=== Recorded data ===

--- src/lsu_ops_pkg.sv ---
// Load opcodes, load micro-op fields and FSM state enums
`default_nettype none

package lsu_ops_pkg;

    // Access size of a load
    typedef enum logic [1:0] {LDB, LDH, LDW} ldu_opcode_t;

    // Micro-op handed to the load unit by the execute stage
    typedef struct packed {
        ldu_opcode_t opcode;
        logic        signed_load;
    } ldu_uop_t;

    // Load unit waits in WAIT for forwarded or memory data
    typedef enum logic {IDLE, WAIT} load_fsm_state_t;

    // The memory port is either free or running one read or one write
    typedef enum logic [1:0] {FREE, READ, WRITE} mem_ctrl_state_t;

endpackage : lsu_ops_pkg

`default_nettype wire

--- src/lsu_types_pkg.sv ---
// Data word width, word/byte/half word view type and store buffer sizing
`default_nettype none

package lsu_types_pkg;

    // Width of every address and data word handled by the unit
    localparam int DATA_WIDTH = 32;

    // The same 32 bits seen as a word, as four bytes or as two half words
    // Byte 0 and half word 0 sit in the least significant bits
    typedef union packed {
        logic [DATA_WIDTH-1:0]               word32;
        logic [DATA_WIDTH/8-1:0][7:0]        word8;
        logic [DATA_WIDTH/16-1:0][15:0]      word16;
    } data_word_t;

    // ------------------------------
    // Store buffer sizing
    // ------------------------------

    // Number of entries held between the store unit and memory
    localparam int SB_DEPTH = 4;

    // Head and tail pointers wrap naturally at this width
    localparam int SB_PTR_WIDTH = 2;

endpackage : lsu_types_pkg

`default_nettype wire

--- src/load_store_unit.sv ---
// Load/store unit top level joining load unit, store unit, store buffer and memory controller
`timescale 1ns/1ps
`default_nettype none

module load_store_unit import lsu_types_pkg::*, lsu_ops_pkg::*; (
    input  logic        clk_i,
    input  logic        rst_n_i,
    input  logic        load_valid_i,
    input  data_word_t  load_address_i,
    input  ldu_opcode_t load_opcode_i,
    input  logic        load_signed_i,
    input  logic        store_valid_i,
    input  data_word_t  store_address_i,
    input  data_word_t  store_data_i,
    output data_word_t  load_data_o,
    output logic        load_data_valid_o,
    output logic        load_idle_o,
    output logic        store_idle_o,
    output logic        mem_req_o,
    output logic        mem_we_o,
    output data_word_t  mem_addr_o,
    output data_word_t  mem_wdata_o,
    input  data_word_t  mem_rdata_i,
    input  logic        mem_ready_i
);

    ldu_uop_t   load_uop;
    logic       stu_match, sb_match, sb_push, sb_full;
    data_word_t stu_data, sb_data, sb_push_address, sb_push_data;
    logic       ld_request, ld_valid, st_request, st_done;
    data_word_t ld_address, ld_data, st_address, st_data;

    assign load_uop = '{opcode: load_opcode_i, signed_load: load_signed_i};

    load_unit load_unit_i (
        .clk_i, .rst_n_i,
        .valid_operation_i (load_valid_i), .load_address_i, .operation_i (load_uop),
        .stu_match_i (stu_match), .stu_data_i (stu_data),
        .sb_match_i (sb_match), .sb_data_i (sb_data),
        .ld_request_o (ld_request), .ld_address_o (ld_address),
        .ld_valid_i (ld_valid), .ld_data_i (ld_data),
        .data_loaded_o (load_data_o), .data_valid_o (load_data_valid_o), .idle_o (load_idle_o)
    );

    store_unit store_unit_i (
        .clk_i, .rst_n_i,
        .valid_store_i (store_valid_i), .store_address_i, .store_data_i, .load_address_i,
        .sb_full_i (sb_full), .match_o (stu_match), .fwd_data_o (stu_data),
        .sb_push_o (sb_push), .sb_address_o (sb_push_address), .sb_data_o (sb_push_data),
        .idle_o (store_idle_o)
    );

    store_buffer store_buffer_i (
        .clk_i, .rst_n_i,
        .push_i (sb_push), .push_address_i (sb_push_address), .push_data_i (sb_push_data),
        .full_o (sb_full), .load_address_i, .match_o (sb_match), .fwd_data_o (sb_data),
        .st_request_o (st_request), .st_address_o (st_address), .st_data_o (st_data),
        .st_done_i (st_done)
    );

    memory_controller memory_controller_i (
        .clk_i, .rst_n_i,
        .ld_request_i (ld_request), .ld_address_i (ld_address),
        .ld_valid_o (ld_valid), .ld_data_o (ld_data),
        .st_request_i (st_request), .st_address_i (st_address), .st_data_i (st_data),
        .st_done_o (st_done),
        .mem_req_o, .mem_we_o, .mem_addr_o, .mem_wdata_o, .mem_rdata_i, .mem_ready_i
    );

endmodule : load_store_unit

`default_nettype wire

--- src/load_unit.sv ---
// Load unit with IDLE/WAIT FSM, forwarding capture, memory request and subword slicing
`timescale 1ns/1ps
`default_nettype none

module load_unit import lsu_types_pkg::*, lsu_ops_pkg::*; (
    input  logic       clk_i,
    input  logic       rst_n_i,
    input  logic       valid_operation_i,
    input  data_word_t load_address_i,
    input  ldu_uop_t   operation_i,
    input  logic       stu_match_i,
    input  data_word_t stu_data_i,
    input  logic       sb_match_i,
    input  data_word_t sb_data_i,
    output logic       ld_request_o,
    output data_word_t ld_address_o,
    input  logic       ld_valid_i,
    input  data_word_t ld_data_i,
    output data_word_t data_loaded_o,
    output logic       data_valid_o,
    output logic       idle_o
);

    load_fsm_state_t state_q, state_d;
    logic            fwd_q, fwd_d;
    logic            done;
    logic            idle;
    logic            accept;
    ldu_uop_t        uop_q;
    data_word_t      address_q;
    data_word_t      fwd_data_q;
    data_word_t      data_selected;
    data_word_t      data_sliced;
    logic [7:0]      byte_sel;
    logic [15:0]     half_sel;

    // ------------------------------
    // Control
    // ------------------------------

    // A pending load finishes when forwarded data is held or memory answers
    assign done   = (state_q == WAIT) & (fwd_q | ld_valid_i);
    // The unit takes a new load in the same cycle that the old one completes
    assign idle   = (state_q == IDLE) | done;
    assign accept = valid_operation_i & idle;

    assign idle_o       = idle;
    assign data_valid_o = done;

    always_ff @(posedge clk_i) begin
        if (!rst_n_i) begin
            state_q <= IDLE;
            fwd_q   <= 1'b0;
        end else begin
            state_q <= state_d;
            fwd_q   <= fwd_d;
        end
    end

    always_comb begin
        state_d      = state_q;
        fwd_d        = fwd_q;
        ld_request_o = 1'b0;
        if (done) begin
            state_d = IDLE;
            fwd_d   = 1'b0;
        end
        // Either store source makes the memory read unnecessary
        if (accept) begin
            state_d      = WAIT;
            fwd_d        = stu_match_i | sb_match_i;
            ld_request_o = ~(stu_match_i | sb_match_i);
        end
    end

    // The controller latches the address together with the request pulse
    assign ld_address_o = load_address_i;

    // ------------------------------
    // Datapath
    // ------------------------------

    // The store unit holds a younger store than any buffer entry
    always_ff @(posedge clk_i) begin
        if (accept) begin
            uop_q      <= operation_i;
            address_q  <= load_address_i;
            fwd_data_q <= stu_match_i ? stu_data_i : sb_data_i;
        end
    end

    always_comb begin
        data_selected = fwd_q ? fwd_data_q : ld_data_i;
        byte_sel      = data_selected.word8[address_q[1:0]];
        half_sel      = data_selected.word16[address_q[1]];
        // Fill bits copy the sign only for a signed load
        case (uop_q.opcode)
            LDB:     data_sliced.word32 = {{(DATA_WIDTH-8){uop_q.signed_load & byte_sel[7]}},
                                           byte_sel};
            LDH:     data_sliced.word32 = {{(DATA_WIDTH-16){uop_q.signed_load & half_sel[15]}},
                                           half_sel};
            default: data_sliced = data_selected;
        endcase
    end

    assign data_loaded_o = data_sliced;

endmodule : load_unit

`default_nettype wire

--- src/memory_controller.sv ---
// Single-port memory controller arbitrating load reads and store buffer drains
`timescale 1ns/1ps
`default_nettype none

module memory_controller import lsu_types_pkg::*, lsu_ops_pkg::*; (
    input  logic       clk_i,
    input  logic       rst_n_i,
    input  logic       ld_request_i,
    input  data_word_t ld_address_i,
    output logic       ld_valid_o,
    output data_word_t ld_data_o,
    input  logic       st_request_i,
    input  data_word_t st_address_i,
    input  data_word_t st_data_i,
    output logic       st_done_o,
    output logic       mem_req_o,
    output logic       mem_we_o,
    output data_word_t mem_addr_o,
    output data_word_t mem_wdata_o,
    input  data_word_t mem_rdata_i,
    input  logic       mem_ready_i
);

    mem_ctrl_state_t state_q;
    logic            ld_pending_q;
    data_word_t      ld_address_q;

    // Only one transaction is in flight so a ready pulse belongs to the current state
    assign ld_valid_o = (state_q == READ) & mem_ready_i;
    assign st_done_o  = (state_q == WRITE) & mem_ready_i;
    assign ld_data_o  = mem_rdata_i;

    always_ff @(posedge clk_i) begin
        if (!rst_n_i) begin
            state_q      <= FREE;
            ld_pending_q <= 1'b0;
            mem_req_o    <= 1'b0;
            mem_we_o     <= 1'b0;
        end else begin
            mem_req_o <= 1'b0;
            case (state_q)
                // A waiting load goes out before any buffer drain
                FREE: begin
                    if (ld_pending_q) begin
                        state_q      <= READ;
                        ld_pending_q <= 1'b0;
                        mem_req_o    <= 1'b1;
                        mem_we_o     <= 1'b0;
                    end else if (st_request_i) begin
                        state_q   <= WRITE;
                        mem_req_o <= 1'b1;
                        mem_we_o  <= 1'b1;
                    end
                end
                default: begin
                    if (mem_ready_i) begin
                        state_q <= FREE;
                    end
                end
            endcase
            // The request is remembered even while a write is still running
            if (ld_request_i) begin
                ld_pending_q <= 1'b1;
            end
        end
    end

    always_ff @(posedge clk_i) begin
        if (ld_request_i) begin
            ld_address_q <= ld_address_i;
        end
        if (state_q == FREE) begin
            mem_addr_o  <= ld_pending_q ? ld_address_q : st_address_i;
            mem_wdata_o <= st_data_i;
        end
    end

endmodule : memory_controller

`default_nettype wire

--- src/store_buffer.sv ---
// Four-entry store FIFO with youngest-match forwarding and drain to memory
`timescale 1ns/1ps
`default_nettype none

module store_buffer import lsu_types_pkg::*; (
    input  logic       clk_i,
    input  logic       rst_n_i,
    input  logic       push_i,
    input  data_word_t push_address_i,
    input  data_word_t push_data_i,
    output logic       full_o,
    input  data_word_t load_address_i,
    output logic       match_o,
    output data_word_t fwd_data_o,
    output logic       st_request_o,
    output data_word_t st_address_o,
    output data_word_t st_data_o,
    input  logic       st_done_i
);

    data_word_t              address_q [SB_DEPTH];
    data_word_t              data_q    [SB_DEPTH];
    logic [SB_PTR_WIDTH-1:0] head_q, tail_q;
    logic [SB_PTR_WIDTH:0]   count_q;
    logic                    do_push, do_pop;
    logic [SB_PTR_WIDTH-1:0] idx;

    assign full_o       = (count_q == (SB_PTR_WIDTH+1)'(SB_DEPTH));
    assign st_request_o = (count_q != '0);
    assign do_push      = push_i & ~full_o;
    // The head leaves only once memory has acknowledged its write
    assign do_pop       = st_done_i & st_request_o;

    // ------------------------------
    // Pointers and occupancy
    // ------------------------------

    always_ff @(posedge clk_i) begin
        if (!rst_n_i) begin
            head_q  <= '0;
            tail_q  <= '0;
            count_q <= '0;
        end else begin
            if (do_push) begin
                tail_q <= tail_q + 1'b1;
            end
            if (do_pop) begin
                head_q <= head_q + 1'b1;
            end
            case ({do_push, do_pop})
                2'b10:   count_q <= count_q + 1'b1;
                2'b01:   count_q <= count_q - 1'b1;
                default: count_q <= count_q;
            endcase
        end
    end

    always_ff @(posedge clk_i) begin
        if (do_push) begin
            address_q[tail_q] <= push_address_i;
            data_q[tail_q]    <= push_data_i;
        end
    end

    // ------------------------------
    // Forwarding search
    // ------------------------------

    // Walk from oldest to youngest so that a later hit overrides an earlier one
    always_comb begin
        match_o    = 1'b0;
        fwd_data_o = '0;
        idx        = head_q;
        for (int i = 0; i < SB_DEPTH; i++) begin
            idx = head_q + SB_PTR_WIDTH'(i);
            if ((int'(count_q) > i) &&
                (address_q[idx][DATA_WIDTH-1:2] == load_address_i[DATA_WIDTH-1:2])) begin
                match_o    = 1'b1;
                fwd_data_o = data_q[idx];
            end
        end
    end

    // The head entry stays put until its write completes
    assign st_address_o = address_q[head_q];
    assign st_data_o    = data_q[head_q];

endmodule : store_buffer

`default_nettype wire

--- src/store_unit.sv ---
// Store unit holding one accepted store until the store buffer takes it
`timescale 1ns/1ps
`default_nettype none

module store_unit import lsu_types_pkg::*; (
    input  logic       clk_i,
    input  logic       rst_n_i,
    input  logic       valid_store_i,
    input  data_word_t store_address_i,
    input  data_word_t store_data_i,
    input  data_word_t load_address_i,
    input  logic       sb_full_i,
    output logic       match_o,
    output data_word_t fwd_data_o,
    output logic       sb_push_o,
    output data_word_t sb_address_o,
    output data_word_t sb_data_o,
    output logic       idle_o
);

    logic       valid_q;
    logic       accept;
    logic       push;
    data_word_t address_q;
    data_word_t data_q;

    // A new store is only taken while nothing is held
    assign accept = valid_store_i & ~valid_q;
    // The held store moves to the buffer as soon as a slot is free
    assign push   = valid_q & ~sb_full_i;

    always_ff @(posedge clk_i) begin
        if (!rst_n_i) begin
            valid_q <= 1'b0;
        end else if (accept) begin
            valid_q <= 1'b1;
        end else if (push) begin
            valid_q <= 1'b0;
        end
    end

    always_ff @(posedge clk_i) begin
        if (accept) begin
            address_q <= store_address_i;
            data_q    <= store_data_i;
        end
    end

    // Stores write whole words so only the word address is compared
    assign match_o    = valid_q & (address_q[DATA_WIDTH-1:2] == load_address_i[DATA_WIDTH-1:2]);
    assign fwd_data_o = data_q;

    assign sb_push_o    = push;
    assign sb_address_o = address_q;
    assign sb_data_o    = data_q;
    assign idle_o       = ~valid_q;

endmodule : store_unit

`default_nettype wire

--- config.mk ---
export PLATFORM = sky130hd
export DESIGN_NAME = load_store_unit
export DESIGN_NICKNAME = d
export VERILOG_FILES = /design/src/lsu_ops_pkg.sv /design/src/lsu_types_pkg.sv /design/src/load_store_unit.sv /design/src/load_unit.sv /design/src/memory_controller.sv /design/src/store_buffer.sv /design/src/store_unit.sv
export SDC_FILE = /design/constraint.sdc
export NUM_CORES = 1
export LEC_CHECK = 0
export BUFFER_PORTS_ARGS = -buffer_cell sky130_fd_sc_hd__buf_2
export CORE_ASPECT_RATIO = 1.5
export CORE_MARGIN = 5
export CORE_UTILIZATION = 55
export CTS_BUF_LIST = sky130_fd_sc_hd__clkbuf_2 sky130_fd_sc_hd__clkbuf_4 sky130_fd_sc_hd__clkbuf_8
export DETAILED_ROUTE_END_ITERATION = 8
export GPL_TIMING_DRIVEN = 0
export HOLD_SLACK_MARGIN = 0.12
export PLACE_DENSITY = 0.8
export SLEW_MARGIN = 20
export SYNTH_ARGS = -nofsm -noshare
export SYNTH_HDL_FRONTEND = slang
export SYNTH_HIERARCHICAL = 1
export SYNTH_SLANG_ARGS = --single-unit
--- constraint.sdc ---
create_clock -name clk_i -period 4.75 [get_ports clk_i]
set_clock_uncertainty 0.2 [all_clocks]
set_input_delay 0.7125 -clock clk_i [delete_from_list [all_inputs] [get_ports clk_i]]
set_output_delay 0.7125 -clock clk_i [all_outputs]
set_load 0.01 [all_outputs]
==> metrics <==
status=finished with violations; failing checks=negative setup slack; fin nets=2,350; Leak=10.58 nW; Post-synth EDFFs=453; Placed Area=0.02846 mm²; clock buffer depth=3; detailed-route via count=19,250; FF-to-FF Start=store_buffer_i/head_q[0]$_SDFFE_PN0P_; # rows=98; crit path DAT=5.00 ns; Total Routed Length=92,460 µm; switch share=25.08%; root buffer cell=clkbuf_8; drt pass-1 iters=5; Yosys reg bits=470; DR WL/cell=32.29 µm; Slowest-stage cell, CP=mux2i_2; YS warnings=6; pin count of the biggest net entering global routing=42; ys async rst share=0%; switching power=0.002425 W; first-pass GRT wire length=133,600 µm; syn avg cell area=14.34 µm²; Simple-Gate Fraction of Synth Area=4.355%; Synthesized Nets=1,984; Core Area=0.04758 mm²; Sum Neg Setup Slack=-0.4851 ns; portion of total power attributed to the clock network=37.5%; Die ar.=0.05247 mm²; Die Y=278.1 µm; sequential power share=50.7%; Clock Latency Late Sink=0.65 ns; crit-path max cell delay=0.52 ns; CTS tree=built; XOR/XNOR share of the synthesized area=4.355%; max capacitance violation total=0; cell-internal power=0.007244 W; Crit. End Element=register; Port Buffers=204; final-report setup violation count=23; worst hold margin=0.1817 ns; combinational share of power=11.7%; hold crit path type=in2reg; CTS clock-pin slew for the worst setup and hold paths=0.07 ns; worst vdd ir=0.0002532 V; startpoint types=register; Post-Synthesis Cell Area=0.02635 mm²; Inserted Clock Buffers=72; GPL Wtd Cong=1.052; total global-route track usage=34.75%; vias in the first global route=19,920; DP Wirelength=67,790 µm; Hold Violations, Final=0; fmax=0.2072 GHz; vias per inst=6.723; register area share after synthesis=52.92%; layout cells sized above 1=36.84%; Pins Over Slew Limit=0; Setup CP Type=reg2reg; clk sinks=470; minimum clock period=4.827 ns; Netlist cell types=74; # H-tree levels=3; most frequent cell on the critical path=buf_12; Post-Syn Instances=1,837; Starting DRT DRC Count=1,932; Main synth FF type=edfxtp_1; crit path launch=store_buffer_i/head_q[0]$_SDFFE_PN0P_; DRC Markers=0; Power Dens Cells=311.1 mW/mm²; I/O pin cnt=237; Die W=188.7 µm; antenna-violating nets left=0; worst-path fanout max=10; CP cell instances=buf_6, buf_12, buf_12, buf_12, buf_8, mux2i_2, mux2i_1, a32o_1, nor4bb_1, nand4_1, buf_4, or2_2, clkbuf_1, buf_2, o221ai_1, a22oi_1, mux2_2; Final period util=101.6%; area delta synth->final=17.97%; Slew @ Worst Pin=0.9759 ns; starting density of the core=55.38%; Finished Cell Area=0.03108 mm²; final setup margin=-0.07685 ns; GRT overflow=0; Worst EP required=4.92 ns; post-synthesis mux area share=21.98%; Synth Area in Adders=0.5224%; compound-cell area share of the yosys netlist=9.930%; antenna violations before repair=2; min-delay src=load_address_i[5]; Worst slew margin=34.80%; main combinational cell family by area after synthesis=multiplexers
==> worst max-delay path, delay by kind of cell, from the launching register on <==
family	cells	cell delay, ns
AO/OA/AOI/OAI	3	0.55
buffers and inverters	8	1.62
flip-flops	1	0.33
multiplexers	3	1.05
AND/OR/NAND/NOR	3	0.74
==> Yosys cell counts (4+ instances only) <==
master,n,area [µm²]
nor2_1,58,217.7
xor2_1,51,446.7
o221ai_1,41,359.1
or4_1,4,30.03
dfxtp_1,17,340.3
a21boi_0,33,247.7
clkbuf_1,61,229.0
o22ai_1,26,162.7
nor2b_1,12,75.07
nor3_1,6,30.03
a22oi_1,40,300.3
a211oi_1,4,30.03
mux4_2,122,2748
mux2i_1,162,1622
nand2b_1,5,31.28
a2111oi_0,7,61.31
mux4_1,6,157.7
nor4_1,13,81.33
edfxtp_1,453,13600
ha_1,11,137.6
buf_4,109,818.3
a221o_1,9,90.09
and2_1,14,87.58
nand3_1,5,25.02
nand4_1,18,112.6
xnor2_1,80,700.7
a21oi_1,59,295.3
mux2_2,109,1227
inv_1,23,86.33
buf_6,11,123.9
buf_2,35,175.2
a221oi_1,6,52.55
o2bb2ai_1,4,35.03
buf_1,16,60.06
nand2_1,70,262.8
o21ai_0,46,230.2
a2111oi_2,30,450.4
==> metrics by stage <==
stage / util (%) / cells / setup WS (ns) / power [W]
2_1_floorplan: - / 1837 / 0.4437 / 0.005545
3_3_place_gp: 59.11 / 2641 / -2.096 / 0.005991
3_5_place_dp: 59.82 / 2653 / -1.225 / 0.006041
4_1_cts: 65.10 / 2860 / 0.007102 / 0.009713
5_1_grt: 65.33 / 2862 / -0.009485 / 0.009993
6_report: 65.34 / 2863 / -0.07685 / 0.009669
==> registers in the layout (all words and copies together) (netlist names), 3 cells and up, named ones only <==
signal / cells
store_buffer_i/count_q: 3
store_buffer_i/data_q: 128
load_unit_i/uop_q: 3
store_buffer_i/address_q: 128
memory_controller_i/ld_address_q: 32
memory_controller_i/mem_wdata_o: 32
store_unit_i/sb_address_o: 32
memory_controller_i/mem_addr_o: 32
store_unit_i/fwd_data_o: 32
load_unit_i/fwd_data_q: 32
==> power by group through the flow <==
stage | clock network (W) | registers, W | logic, W
6_report | 0.00363 | 0.00491 | 0.00114
3_3_place_gp | 0 | 0.00500 | 0.000990
3_5_place_dp | 0 | 0.00499 | 0.00106
5_1_grt | 0.00389 | 0.00492 | 0.00119
2_1_floorplan | 0 | 0.00500 | 0.000541
4_1_cts | 0.00369 | 0.00490 | 0.00112
==> path summary, 6_finish.rpt <==
check | cells after the start | slack, ns | end
setup / recovery | 17 | -0.08 | load_unit_i/fwd_data_q[7]$_DFFE_PP_
setup reg to reg | 17 | -0.08 | load_unit_i/fwd_data_q[7]$_DFFE_PP_
hold reg to reg | 2 | 0.31 | memory_controller_i/mem_we_o$_SDFFE_PN0P_
hold / removal | 2 | 0.18 | memory_controller_i/ld_address_q[5]$_DFFE_PP_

===

**Brief**. Starting with the line that holds "or memory data" and ending with the line that holds "localparam int SB_DEPTH = 4;", retype every line in the data above exactly, and nothing else.

**Solution for this task**.
    // Load unit waits in WAIT for forwarded or memory data
    typedef enum logic {IDLE, WAIT} load_fsm_state_t;

    // The memory port is either free or running one read or one write
    typedef enum logic [1:0] {FREE, READ, WRITE} mem_ctrl_state_t;

endpackage : lsu_ops_pkg

`default_nettype wire

--- src/lsu_types_pkg.sv ---
// Data word width, word/byte/half word view type and store buffer sizing
`default_nettype none

package lsu_types_pkg;

    // Width of every address and data word handled by the unit
    localparam int DATA_WIDTH = 32;

    // The same 32 bits seen as a word, as four bytes or as two half words
    // Byte 0 and half word 0 sit in the least significant bits
    typedef union packed {
        logic [DATA_WIDTH-1:0]               word32;
        logic [DATA_WIDTH/8-1:0][7:0]        word8;
        logic [DATA_WIDTH/16-1:0][15:0]      word16;
    } data_word_t;

    // ------------------------------
    // Store buffer sizing
    // ------------------------------

    // Number of entries held between the store unit and memory
    localparam int SB_DEPTH = 4;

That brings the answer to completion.